In this federal case, the stakes are higher for Hankison. The two charges each carry a maximum penalty of life in prison.

“I was scared to death, I didn't know what was happening,” the neighbor, Chelsey Napper, testified as the first witness called by federal prosecutors. Napper lived next door to Taylor, whose killing sparked massive racial injustice protests in the summer of 2020.

“I didn’t know what to think, I couldn't think,” Napper testified, after saying she heard a loud boom outside. It was a hail of gunfire from officers who came to Taylor's door to serve a warrant. After officers broke down Taylor's door with a battering ram, her boyfriend fired a shot that hit an officer in the leg.

Napper's boyfriend and her son were also in their apartment, and she said a bullet came within 1 to 2 feet (0.3 to 0.6 meters) of her son, Zayden, as he lay in bed. Napper testified she was shocked when she later learned it was a police officer who fired the shots.

Hankison's lawyers argued during opening statements that the former K-9 officer with 17 years of experience was making a “tactical move” when he spun away from Taylor's front door, ran to the side of the apartment and fired shots through a glass door and bedroom window.

"None of Brett Hankison’s rounds hit anyone. No one," his attorney, Jack Byrd said during opening arguments Thursday.

Federal prosecutors told the jury that Hankison fired his shots after the gunfire between other officers and Taylor's boyfriend had stopped.

“At that point, Breonna was on the ground ... the gunfire had stopped,” said Anna Gotfryd, a federal prosecutor with the Department of Justice. “Except the defendant wasn't done.”

Gotfryd said Hankison retreated to the side of the apartment and “suddenly sprayed bullets into the apartment.”

Hankison's attorneys disputed that there was a pause between the gunfire between officers at the door and Hankison's shots. None of the officers involved in the raid had turned on their body cameras.

Byrd argued that Hankison had shown up the night of the raid to earn overtime pay, and had nothing to do with the drafting of the warrant used to enter Taylor's home. He said the jury would hear testimony that Hankison was not the last to fire his weapon.
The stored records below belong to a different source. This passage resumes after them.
**config.mk**
```make
export PLATFORM = sky130hd
export DESIGN_NAME = ats_eligibility_gate
export DESIGN_NICKNAME = d
export VERILOG_FILES = /design/src/rtl/ats_pkg.sv /design/src/rtl/ats_desc_fifo.sv /design/src/rtl/ats_eligibility_gate.sv
export SDC_FILE = /design/constraint.sdc
export NUM_CORES = 2
export LEC_CHECK = 0
export BUFFER_PORTS_ARGS = -buffer_cell sky130_fd_sc_hd__buf_2
export CAP_MARGIN = 25
export CORE_MARGIN = 2
export CORE_UTILIZATION = 56
export DETAILED_ROUTE_END_ITERATION = 10
export PLACE_DENSITY_LB_ADDON = 0.08
export SYNTH_ARGS = -nofsm -noshare
export SYNTH_HDL_FRONTEND = slang
export SYNTH_SLANG_ARGS = --single-unit
```
**constraint.sdc**
```tcl
create_clock -name clk -period 5.9 [get_ports clk]
set_clock_uncertainty 0.15 [all_clocks]
set_input_delay 0.59 -clock clk [delete_from_list [all_inputs] [get_ports clk]]
set_output_delay 0.59 -clock clk [all_outputs]
set_load 0.01 [all_outputs]
```
**src/rtl/ats_pkg.sv**
```systemverilog
// Shared time arithmetic and types for the ATS eligibility path.
// Comparisons are wrap-safe modulo 2^TS_WIDTH.
package ats_pkg;

  localparam int TS_WIDTH = 59;

  typedef logic [TS_WIDTH-1:0] timestamp_t;

  localparam timestamp_t MAX_RESIDENCE_PS_DEFAULT = 59'd1_000_000_000;

  typedef enum logic [1:0] {
    ST_EMPTY,
    ST_HOLD,
    ST_PRESENT
  } gate_state_t;

  // True once now is at or past t; a negative modular difference means t is still ahead.
  function automatic logic ts_reached(timestamp_t now, timestamp_t t);
    timestamp_t diff;
    diff = now - t;
    return ~diff[TS_WIDTH-1];
  endfunction

  function automatic timestamp_t ts_ahead(timestamp_t now, timestamp_t t);
    return t - now;
  endfunction

endpackage

```
**src/rtl/ats_desc_fifo.sv**
```systemverilog
// In-order descriptor buffer; written data becomes readable on the cycle after the write.
module ats_desc_fifo #(
  parameter int WIDTH = 75,
  parameter int DEPTH = 16
) (
  input  logic                     clk,
  input  logic                     reset,
  input  logic                     wr_en,
  input  logic [WIDTH-1:0]         wr_data,
  input  logic                     rd_en,
  output logic [WIDTH-1:0]         rd_data,
  output logic                     full,
  output logic                     empty,
  output logic [$clog2(DEPTH):0]   count
);

  localparam int AW = $clog2(DEPTH);
  localparam logic [AW:0] FULL_CNT = (AW+1)'(DEPTH);

  logic [WIDTH-1:0] mem [DEPTH];
  logic [AW-1:0]    wr_ptr;
  logic [AW-1:0]    rd_ptr;
  logic             wr_do;
  logic             rd_do;

  assign full    = (count == FULL_CNT);
  assign empty   = (count == '0);
  assign wr_do   = wr_en && !full;
  assign rd_do   = rd_en && !empty;
  assign rd_data = mem[rd_ptr];

  always_ff @(posedge clk) begin
    if (!reset) begin
      wr_ptr <= '0;
      rd_ptr <= '0;
      count  <= '0;
    end else begin
      if (wr_do) wr_ptr <= wr_ptr + 1'b1;
      if (rd_do) rd_ptr <= rd_ptr + 1'b1;
      case ({wr_do, rd_do})
        2'b10:   count <= count + 1'b1;
        2'b01:   count <= count - 1'b1;
        default: count <= count;
      endcase
    end
  end

  always_ff @(posedge clk) begin
    if (wr_do) mem[wr_ptr] <= wr_data;
  end

endmodule

```
**src/rtl/ats_eligibility_gate.sv**
```systemverilog
// Holds ATS-stamped descriptors in order and releases the head once local time reaches it.
// state      | meaning
// EMPTY      | no head loaded; waiting for the buffer to fill
// HOLD       | head loaded, eligibility time not yet reached
// PRESENT    | head eligible, out_valid high until out_ready
import ats_pkg::*;

module ats_eligibility_gate #(
  parameter int                         TIMESTAMP_WIDTH  = TS_WIDTH,
  parameter int                         DESC_WIDTH       = 16,
  parameter int                         DEPTH            = 16,
  parameter logic [TIMESTAMP_WIDTH-1:0] MAX_RESIDENCE_PS = MAX_RESIDENCE_PS_DEFAULT
) (
  input  logic                       clk,
  input  logic                       reset,
  input  logic [TIMESTAMP_WIDTH-1:0] local_clock,
  input  logic                       in_valid,
  output logic                       in_ready,
  input  logic [TIMESTAMP_WIDTH-1:0] in_elig_time,
  input  logic [DESC_WIDTH-1:0]      in_desc,
  output logic                       out_valid,
  input  logic                       out_ready,
  output logic [DESC_WIDTH-1:0]      out_desc,
  output logic [TIMESTAMP_WIDTH-1:0] out_elig_time,
  output logic                       drop_pulse,
  output logic [31:0]                drop_count,
  output logic [$clog2(DEPTH):0]     fill_level
);

  localparam int CW = $clog2(DEPTH) + 1;
  localparam int EW = TIMESTAMP_WIDTH + DESC_WIDTH;
  localparam logic [CW-1:0] FULL_LEVEL = CW'(DEPTH);

  gate_state_t                state;
  gate_state_t                state_nxt;
  logic [TIMESTAMP_WIDTH-1:0] ahead;
  logic                       too_far;
  logic                       accept;
  logic                       wr_en;
  logic                       rd_en;
  logic [EW-1:0]              rd_data;
  logic                       fifo_full;
  logic                       fifo_empty;
  logic [CW-1:0]              fifo_count;
  logic                       head_valid;
  logic                       ready_q;

  ats_desc_fifo #(
    .WIDTH (EW),
    .DEPTH (DEPTH)
  ) u_fifo (
    .clk     (clk),
    .reset   (reset),
    .wr_en   (wr_en),
    .wr_data ({in_elig_time, in_desc}),
    .rd_en   (rd_en),
    .rd_data (rd_data),
    .full    (fifo_full),
    .empty   (fifo_empty),
    .count   (fifo_count)
  );

  // Occupancy counts the head register too, so full is judged on the total.
  assign head_valid = (state != ST_EMPTY);
  assign fill_level = fifo_count + {{(CW-1){1'b0}}, head_valid};
  assign in_ready   = ready_q && !fifo_full && (fill_level != FULL_LEVEL);
  assign out_valid  = (state == ST_PRESENT);

  assign ahead   = ts_ahead(local_clock, in_elig_time);
  assign too_far = (ahead > MAX_RESIDENCE_PS) && !ahead[TIMESTAMP_WIDTH-1];
  assign accept  = in_valid && in_ready;
  assign wr_en   = accept && !too_far;

  always_comb begin
    state_nxt = state;
    rd_en     = 1'b0;
    case (state)
      ST_EMPTY: begin
        if (!fifo_empty) begin
          rd_en     = 1'b1;
          state_nxt = ST_HOLD;
        end
      end
      ST_HOLD: begin
        if (ts_reached(local_clock, out_elig_time)) state_nxt = ST_PRESENT;
      end
      ST_PRESENT: begin
        if (out_ready) begin
          if (!fifo_empty) begin
            rd_en     = 1'b1;
            state_nxt = ST_HOLD;
          end else begin
            state_nxt = ST_EMPTY;
          end
        end
      end
      default: state_nxt = ST_EMPTY;
    endcase
  end

  always_ff @(posedge clk) begin
    if (!reset) begin
      state         <= ST_EMPTY;
      ready_q       <= 1'b0;
      out_desc      <= '0;
      out_elig_time <= '0;
      drop_pulse    <= 1'b0;
      drop_count    <= '0;
    end else begin
      state      <= state_nxt;
      ready_q    <= 1'b1;
      drop_pulse <= accept && too_far;
      if (rd_en) {out_elig_time, out_desc} <= rd_data;
      if (accept && too_far && (drop_count != 32'hFFFF_FFFF))
        drop_count <= drop_count + 32'd1;
    end
  end

endmodule

```
==> summary.txt <==
Route
  – Vias: about 33,000
  – Number of iterations in the first detailed-routing pass: 5
  – Residual DRC count: 0
  – Wire per inst: ~29 µm
  – Vias per Instance: 6.31
  – Post-route ant nets: 0
  – WL final: between 100 and 150 mm
  – Number of DRC markers in iteration 0: between 3,000 and 4,000

Setup path
  – Worst flop-to-flop path startpoint: state[0]
  – R2R Setup Slk: 1450 ps
  – Crit path to: u_fifo.count[4]
  – RR Endpoint: u_fifo.count[4]
  – Worst reg2reg path depth: 18
  – Worst EP arrival: 6160 ps
  – Worst setup path start: in_elig_time[31]
  – Worst EP required: 6420 ps
  – Startpoint types: primary input
  – Maximum fanout along the worst path: 6
  – Critical path class: primary input to flip-flop
  – Critical Path Sink Type: flip-flop

STA
  – RSZ-0062 raised after global routing: no
  – Final worst setup slack: 261 ps
  – Worst Max-Slew Pin Slew: between 1000 and 1500 ps
  – Relative slew slack: 0.325
  – Period utilisation layout: 0.956
  – Hold Fails Final Rpt: 0
  – Tmin final: 5640 ps
  – Final setup vio count: 0
  – Peak Freq: around 180 MHz
  – Setup_tns: 0 ps
  – Count of pins over their slew limit: 0

CTS
  – Reg clk slew, reported paths: approximately 60 ps
  – Clk sink count: about 1,300
  – CTS tree: done
  – Clock Latency Late Sink: 760 ps
  – TritonCTS Buffers: ~140
  – Root buffer cell: clkbuf_16
  – H-tree depth reported by CTS: 4
  – Worst-case clock buffer depth: 3

Global routing
  – Congestion Overflow GR: 0
  – GRT Util Overall: 0.290
  – Global-route wire length before repair: between 200 and 250 mm
  – Grt met2 use: 0.484
  – Met1 Usage GRT: 0.407
  – Number of antenna violations at the first check in global routing: 10
  – Largest net degree at the start of global routing: about 100
  – GRT met3 Usage: 0.0392
  – Global route hottest layer: met2
  – Vias in the first global route: between 30,000 and 40,000

Placement
  – Area post-placement: between 60,000 and 70,000 µm²
  – # port buffers: 252
  – GPL Wtd Cong: a little over 0.9
  – Setup WS pre-CTS: -355 ps
  – HPWL Detailed: approximately 93 mm

Finish
  – Final Core Density: 0.662
  – Area Overhead vs Synth: 17.7%
  – Post-route cell area: ~66,000 µm²
  – Fill cells: approximately 6,800
  – Layout cells sized above 1: 0.308
  – Final #Nets: between 4,000 and 5,000

Run
  – Max_cap viols: 0

Logic synthesis
  – Number of flops mapped to enable cells by yosys: about 1,200
  – Post-Synthesis Cells: between 3,000 and 4,000
  – Leading area contributor after synthesis: edfxtp_1
  – Yosys top cell area share: 0.641
  – Top cells by area, synth: edfxtp_1 64%, mux4_2 15%, dfxtp_1 4.4%
  – Average cell area after synthesis: around 17 µm²
  – Seq/Total Area, Yosys: 0.685
  – Warnings from Yosys: 0
  – Mapped Nets: 3,506
  – Fraction of synthesis flops using an asynchronous set or reset pin: 0
  – Primary FF master, synth: edfxtp_1
  – Cell Area, Synth: ~56,000 µm²
  – Synth cell types: 85
  – Synthesized flop and latch total: 1,324

Worst hold path
  – Hold crit path type: primary input to flip-flop

Die
  – Initial core utilization: 0.563
  – Total core area: ~100,000 µm²
  – # IOs: 253
  – Die W: 321 µm
  – Row Count: 116
  – Die height: ~320 µm
  – Die area: 103,000 µm²

Power and ir drop
  – Power Density: approximately 370 nW/µm²
  – Static Leak: 0.0224 µW
  – Design Power: 24,800 µW
  – VDD IR-drop max: 313 µV

Outcome
  – Outcome: finished clean
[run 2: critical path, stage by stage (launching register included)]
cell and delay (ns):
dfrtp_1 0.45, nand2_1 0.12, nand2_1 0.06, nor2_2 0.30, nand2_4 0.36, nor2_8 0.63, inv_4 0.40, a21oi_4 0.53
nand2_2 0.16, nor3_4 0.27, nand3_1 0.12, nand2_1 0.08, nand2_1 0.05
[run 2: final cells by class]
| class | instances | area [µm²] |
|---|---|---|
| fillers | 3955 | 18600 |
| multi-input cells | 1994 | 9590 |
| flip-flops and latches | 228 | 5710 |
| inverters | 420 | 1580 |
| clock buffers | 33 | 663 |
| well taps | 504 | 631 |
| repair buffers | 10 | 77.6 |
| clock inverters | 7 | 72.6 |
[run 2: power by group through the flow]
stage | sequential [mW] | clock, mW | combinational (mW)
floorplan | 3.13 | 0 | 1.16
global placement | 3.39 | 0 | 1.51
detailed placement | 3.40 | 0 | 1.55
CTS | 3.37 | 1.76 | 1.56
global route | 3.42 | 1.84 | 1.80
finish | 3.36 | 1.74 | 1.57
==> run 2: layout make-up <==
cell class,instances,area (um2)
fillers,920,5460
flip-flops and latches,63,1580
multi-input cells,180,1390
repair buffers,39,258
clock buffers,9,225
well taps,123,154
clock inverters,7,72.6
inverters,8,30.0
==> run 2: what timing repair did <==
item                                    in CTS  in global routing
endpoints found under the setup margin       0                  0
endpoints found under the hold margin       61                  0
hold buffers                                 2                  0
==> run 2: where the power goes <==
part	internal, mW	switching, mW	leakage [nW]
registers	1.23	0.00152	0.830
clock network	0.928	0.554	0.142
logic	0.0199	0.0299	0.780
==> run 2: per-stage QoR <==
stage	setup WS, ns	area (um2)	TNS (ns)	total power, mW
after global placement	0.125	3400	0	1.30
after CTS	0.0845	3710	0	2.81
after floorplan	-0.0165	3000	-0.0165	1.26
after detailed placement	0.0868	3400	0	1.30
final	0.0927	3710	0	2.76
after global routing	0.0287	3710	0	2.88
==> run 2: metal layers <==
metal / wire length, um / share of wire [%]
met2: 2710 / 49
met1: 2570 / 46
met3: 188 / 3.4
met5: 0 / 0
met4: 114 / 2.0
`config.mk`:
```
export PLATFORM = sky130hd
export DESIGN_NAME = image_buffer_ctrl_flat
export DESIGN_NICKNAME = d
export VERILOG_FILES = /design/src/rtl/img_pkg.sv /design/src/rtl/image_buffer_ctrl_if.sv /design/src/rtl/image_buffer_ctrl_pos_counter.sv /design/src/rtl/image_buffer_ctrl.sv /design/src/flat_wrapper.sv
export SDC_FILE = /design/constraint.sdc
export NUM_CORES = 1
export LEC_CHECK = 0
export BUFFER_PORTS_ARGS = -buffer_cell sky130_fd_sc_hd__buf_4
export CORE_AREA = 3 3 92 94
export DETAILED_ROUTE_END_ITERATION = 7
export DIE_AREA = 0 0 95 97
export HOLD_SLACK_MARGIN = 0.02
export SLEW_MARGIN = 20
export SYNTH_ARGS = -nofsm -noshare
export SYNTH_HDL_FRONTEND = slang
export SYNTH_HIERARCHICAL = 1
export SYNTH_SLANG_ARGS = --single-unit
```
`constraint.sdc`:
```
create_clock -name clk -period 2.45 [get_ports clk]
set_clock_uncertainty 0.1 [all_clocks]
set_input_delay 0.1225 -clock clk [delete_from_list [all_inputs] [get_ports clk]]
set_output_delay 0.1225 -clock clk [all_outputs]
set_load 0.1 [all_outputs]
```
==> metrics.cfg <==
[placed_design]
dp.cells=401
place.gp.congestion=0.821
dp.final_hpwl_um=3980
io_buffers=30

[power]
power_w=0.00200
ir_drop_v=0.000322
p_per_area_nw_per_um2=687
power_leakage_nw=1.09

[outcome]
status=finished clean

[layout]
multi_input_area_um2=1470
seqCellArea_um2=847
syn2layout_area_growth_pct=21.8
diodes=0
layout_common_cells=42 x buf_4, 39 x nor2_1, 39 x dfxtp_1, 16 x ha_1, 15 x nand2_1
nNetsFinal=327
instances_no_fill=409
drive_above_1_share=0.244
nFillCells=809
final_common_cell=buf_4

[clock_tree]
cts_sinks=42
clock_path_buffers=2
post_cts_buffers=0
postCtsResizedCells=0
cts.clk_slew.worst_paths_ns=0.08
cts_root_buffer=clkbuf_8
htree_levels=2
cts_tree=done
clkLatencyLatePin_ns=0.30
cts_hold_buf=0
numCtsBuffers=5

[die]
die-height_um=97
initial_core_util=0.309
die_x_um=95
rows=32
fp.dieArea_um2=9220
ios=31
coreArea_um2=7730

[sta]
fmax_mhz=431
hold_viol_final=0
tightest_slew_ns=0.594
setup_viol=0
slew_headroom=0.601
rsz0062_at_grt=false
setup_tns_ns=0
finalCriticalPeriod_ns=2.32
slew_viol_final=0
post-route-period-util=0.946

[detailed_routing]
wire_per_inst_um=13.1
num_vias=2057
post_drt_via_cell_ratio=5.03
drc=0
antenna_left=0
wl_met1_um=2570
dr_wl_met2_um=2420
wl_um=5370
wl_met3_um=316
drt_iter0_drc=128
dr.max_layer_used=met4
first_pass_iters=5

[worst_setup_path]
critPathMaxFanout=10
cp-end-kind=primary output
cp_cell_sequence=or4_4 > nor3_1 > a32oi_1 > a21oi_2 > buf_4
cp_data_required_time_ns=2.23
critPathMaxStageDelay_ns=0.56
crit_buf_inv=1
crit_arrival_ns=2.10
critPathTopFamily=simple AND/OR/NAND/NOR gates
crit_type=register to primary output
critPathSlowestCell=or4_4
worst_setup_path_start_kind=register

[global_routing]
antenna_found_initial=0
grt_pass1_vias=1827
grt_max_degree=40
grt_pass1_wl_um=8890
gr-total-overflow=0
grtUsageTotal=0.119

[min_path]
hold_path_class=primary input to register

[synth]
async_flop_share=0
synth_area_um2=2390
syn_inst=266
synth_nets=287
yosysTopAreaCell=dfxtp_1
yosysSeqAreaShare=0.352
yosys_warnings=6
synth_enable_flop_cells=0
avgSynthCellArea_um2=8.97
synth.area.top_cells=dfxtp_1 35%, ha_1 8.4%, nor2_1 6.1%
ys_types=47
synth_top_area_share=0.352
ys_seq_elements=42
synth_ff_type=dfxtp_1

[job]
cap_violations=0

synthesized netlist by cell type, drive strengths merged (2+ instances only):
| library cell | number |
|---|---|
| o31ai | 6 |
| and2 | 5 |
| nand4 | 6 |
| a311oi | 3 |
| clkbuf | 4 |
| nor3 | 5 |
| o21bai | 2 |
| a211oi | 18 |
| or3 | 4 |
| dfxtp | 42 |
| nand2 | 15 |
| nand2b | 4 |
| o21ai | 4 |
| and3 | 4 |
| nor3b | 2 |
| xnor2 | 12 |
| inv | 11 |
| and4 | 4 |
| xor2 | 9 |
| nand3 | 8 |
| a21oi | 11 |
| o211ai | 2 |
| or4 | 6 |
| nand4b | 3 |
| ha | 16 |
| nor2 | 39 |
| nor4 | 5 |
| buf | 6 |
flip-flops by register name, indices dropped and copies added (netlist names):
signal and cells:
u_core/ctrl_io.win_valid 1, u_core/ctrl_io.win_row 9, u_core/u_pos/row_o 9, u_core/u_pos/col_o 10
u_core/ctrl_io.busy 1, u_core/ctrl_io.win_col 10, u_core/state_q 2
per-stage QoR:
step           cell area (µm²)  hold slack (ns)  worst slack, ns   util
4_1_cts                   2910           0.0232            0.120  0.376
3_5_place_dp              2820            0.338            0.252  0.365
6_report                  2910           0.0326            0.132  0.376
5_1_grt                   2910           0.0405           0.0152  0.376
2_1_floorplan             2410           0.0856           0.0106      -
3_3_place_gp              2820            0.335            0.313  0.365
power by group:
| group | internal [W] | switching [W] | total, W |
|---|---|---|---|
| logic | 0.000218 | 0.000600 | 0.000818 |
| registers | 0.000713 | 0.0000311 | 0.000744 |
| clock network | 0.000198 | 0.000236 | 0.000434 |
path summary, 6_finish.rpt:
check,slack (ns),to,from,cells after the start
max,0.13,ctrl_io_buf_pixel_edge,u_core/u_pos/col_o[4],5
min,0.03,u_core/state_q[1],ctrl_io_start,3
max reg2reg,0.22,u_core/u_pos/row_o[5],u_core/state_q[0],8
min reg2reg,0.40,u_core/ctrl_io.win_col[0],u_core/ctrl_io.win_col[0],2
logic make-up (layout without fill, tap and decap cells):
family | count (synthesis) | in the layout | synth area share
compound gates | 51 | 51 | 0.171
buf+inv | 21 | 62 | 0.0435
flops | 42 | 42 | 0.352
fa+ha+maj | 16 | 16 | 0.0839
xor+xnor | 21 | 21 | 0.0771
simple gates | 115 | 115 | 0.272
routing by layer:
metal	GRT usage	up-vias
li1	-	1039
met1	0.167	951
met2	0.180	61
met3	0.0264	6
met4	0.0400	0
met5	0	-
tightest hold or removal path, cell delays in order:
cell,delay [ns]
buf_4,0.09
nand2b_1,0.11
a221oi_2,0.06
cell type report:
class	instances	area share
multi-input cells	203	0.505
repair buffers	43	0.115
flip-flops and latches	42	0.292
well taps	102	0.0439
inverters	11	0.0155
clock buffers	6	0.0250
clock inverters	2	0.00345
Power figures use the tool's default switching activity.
File: src/flat_wrapper.sv
// flat-port wrapper written by rule: the top's interface ports become plain ports
module uncached_data_bridge_flat 
#(
  parameter int DEPTH = 2
)
  (clk, rst, flush, data_req, data_wr, data_size, data_addr, data_wstrb, data_wdata, data_addr_ok, data_data_ok, data_rdata, data_err, bus_req, bus_wr, bus_size, bus_addr, bus_wstrb, bus_wdata, bus_addr_ok, bus_data_ok, bus_rdata, bus_err);
  uncached_data_bridge_if data_i ();
  uncached_data_bridge_if bus_i ();
  input logic clk;
  input logic rst;
  input logic flush;
  input wire logic [$bits(data_i.req)-1:0] data_req;
  input wire logic [$bits(data_i.wr)-1:0] data_wr;
  input wire logic [$bits(data_i.size)-1:0] data_size;
  input wire logic [$bits(data_i.addr)-1:0] data_addr;
  input wire logic [$bits(data_i.wstrb)-1:0] data_wstrb;
  input wire logic [$bits(data_i.wdata)-1:0] data_wdata;
  output wire logic [$bits(data_i.addr_ok)-1:0] data_addr_ok;
  output wire logic [$bits(data_i.data_ok)-1:0] data_data_ok;
  output wire logic [$bits(data_i.rdata)-1:0] data_rdata;
  output wire logic [$bits(data_i.err)-1:0] data_err;
  output wire logic [$bits(bus_i.req)-1:0] bus_req;
  output wire logic [$bits(bus_i.wr)-1:0] bus_wr;
  output wire logic [$bits(bus_i.size)-1:0] bus_size;
  output wire logic [$bits(bus_i.addr)-1:0] bus_addr;
  output wire logic [$bits(bus_i.wstrb)-1:0] bus_wstrb;
  output wire logic [$bits(bus_i.wdata)-1:0] bus_wdata;
  input wire logic [$bits(bus_i.addr_ok)-1:0] bus_addr_ok;
  input wire logic [$bits(bus_i.data_ok)-1:0] bus_data_ok;
  input wire logic [$bits(bus_i.rdata)-1:0] bus_rdata;
  input wire logic [$bits(bus_i.err)-1:0] bus_err;
  assign data_i.req = data_req;
  assign data_i.wr = data_wr;
  assign data_i.size = data_size;
  assign data_i.addr = data_addr;
  assign data_i.wstrb = data_wstrb;
  assign data_i.wdata = data_wdata;
  assign data_addr_ok = data_i.addr_ok;
  assign data_data_ok = data_i.data_ok;
  assign data_rdata = data_i.rdata;
  assign data_err = data_i.err;
  assign bus_req = bus_i.req;
  assign bus_wr = bus_i.wr;
  assign bus_size = bus_i.size;
  assign bus_addr = bus_i.addr;
  assign bus_wstrb = bus_i.wstrb;
  assign bus_wdata = bus_i.wdata;
  assign bus_i.addr_ok = bus_addr_ok;
  assign bus_i.data_ok = bus_data_ok;
  assign bus_i.rdata = bus_rdata;
  assign bus_i.err = bus_err;
  uncached_data_bridge #(.DEPTH(DEPTH)) u_core (.clk(clk), .rst(rst), .flush(flush), .data(data_i), .bus(bus_i));
endmodule
===== config.mk =====
export PLATFORM = sky130hd
export DESIGN_NAME = decoder_sweep_flat
export DESIGN_NICKNAME = d
export VERILOG_FILES = /design/src/rtl/decoder_sweep_pkg.sv /design/src/rtl/decoder_sweep_if.sv /design/src/rtl/decoder_sweep_core.sv /design/src/rtl/decoder_sweep.sv /design/src/flat_wrapper.sv
export SDC_FILE = /design/constraint.sdc
export NUM_CORES = 1
export LEC_CHECK = 0
export CELL_PAD_IN_SITES_DETAIL_PLACEMENT = 0
export CELL_PAD_IN_SITES_GLOBAL_PLACEMENT = 1
export CORE_MARGIN = 10
export CORE_UTILIZATION = 40
export CTS_CLUSTER_SIZE = 16
export DETAILED_ROUTE_END_ITERATION = 8
export DONT_BUFFER_PORTS = 1
export PLACE_DENSITY_LB_ADDON = 0.1
export SYNTH_ARGS = -nofsm -noshare
export SYNTH_HDL_FRONTEND = slang
export SYNTH_SLANG_ARGS = --single-unit

===== constraint.sdc =====
create_clock -name clk -period 2.69 [get_ports clk]
set_clock_uncertainty 0.2 [all_clocks]
set_input_delay 0.538 -clock clk [delete_from_list [all_inputs] [get_ports clk]]
set_output_delay 0.538 -clock clk [all_outputs]
set_load 0.01 [all_outputs]

===== src/rtl/decoder_sweep_pkg.sv =====
// Shared types and helpers for the decoder_sweep block.
package decoder_pkg;

  localparam int ONEHOT_MAX = 1024;

  typedef enum logic {IDLE, SWEEP} state_e;

  // Fixed-width reference one-hot; callers slice [0:num_out-1].
  function automatic logic [0:ONEHOT_MAX-1] onehot(input int unsigned addr,
                                                   input int unsigned num_out);
    onehot = '0;
    if (addr < num_out && addr < ONEHOT_MAX) onehot[addr] = 1'b1;
  endfunction

endpackage


===== src/rtl/decoder_sweep_if.sv =====
// Decode-request / write-enable bus between decode stage and register-file enables.
interface decoder_sweep_if #(
  parameter int ADDR_W  = 5,
  parameter int NUM_OUT = 32,
  parameter int GROUP_W = 8
);
  logic [0:ADDR_W-1]            x;
  logic                         en;
  logic                         sweep_req;
  logic [0:NUM_OUT-1]           z;
  logic [0:NUM_OUT/GROUP_W-1]   enable;
  logic                         sweep_busy;
  logic                         sweep_done;
  logic                         addr_err;

  modport master (output x, en, sweep_req,
                  input  z, enable, sweep_busy, sweep_done, addr_err);
  modport slave  (input  x, en, sweep_req,
                  output z, enable, sweep_busy, sweep_done, addr_err);
endinterface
Hankison took the witness stand at his 2022 trial in state court and said after a fellow officer was shot in the leg, he moved away from the front door and to the side of the apartment, where he began firing. He said he wanted to “stop the threat” coming from inside the apartment.

The jury selection process began on Monday. About 80 potential jurors were individually questioned out of the public eye in a library adjacent to the courtroom over three days as U.S. District Judge Rebecca Jenning Grady took precautions to protect their identities and their answers to personal questions. In Hankison’s state trial, potential jurors were asked about their views on the police and protest groups like Black Lives Matter.

On Thursday morning, 16 jurors were selected, a number that includes four alternates in case a juror cannot finish the trial.

Hankison is one of four officers who were charged by the U.S. Department of Justice last year with violating Taylor’s civil rights. He was fired by Louisville police in 2020.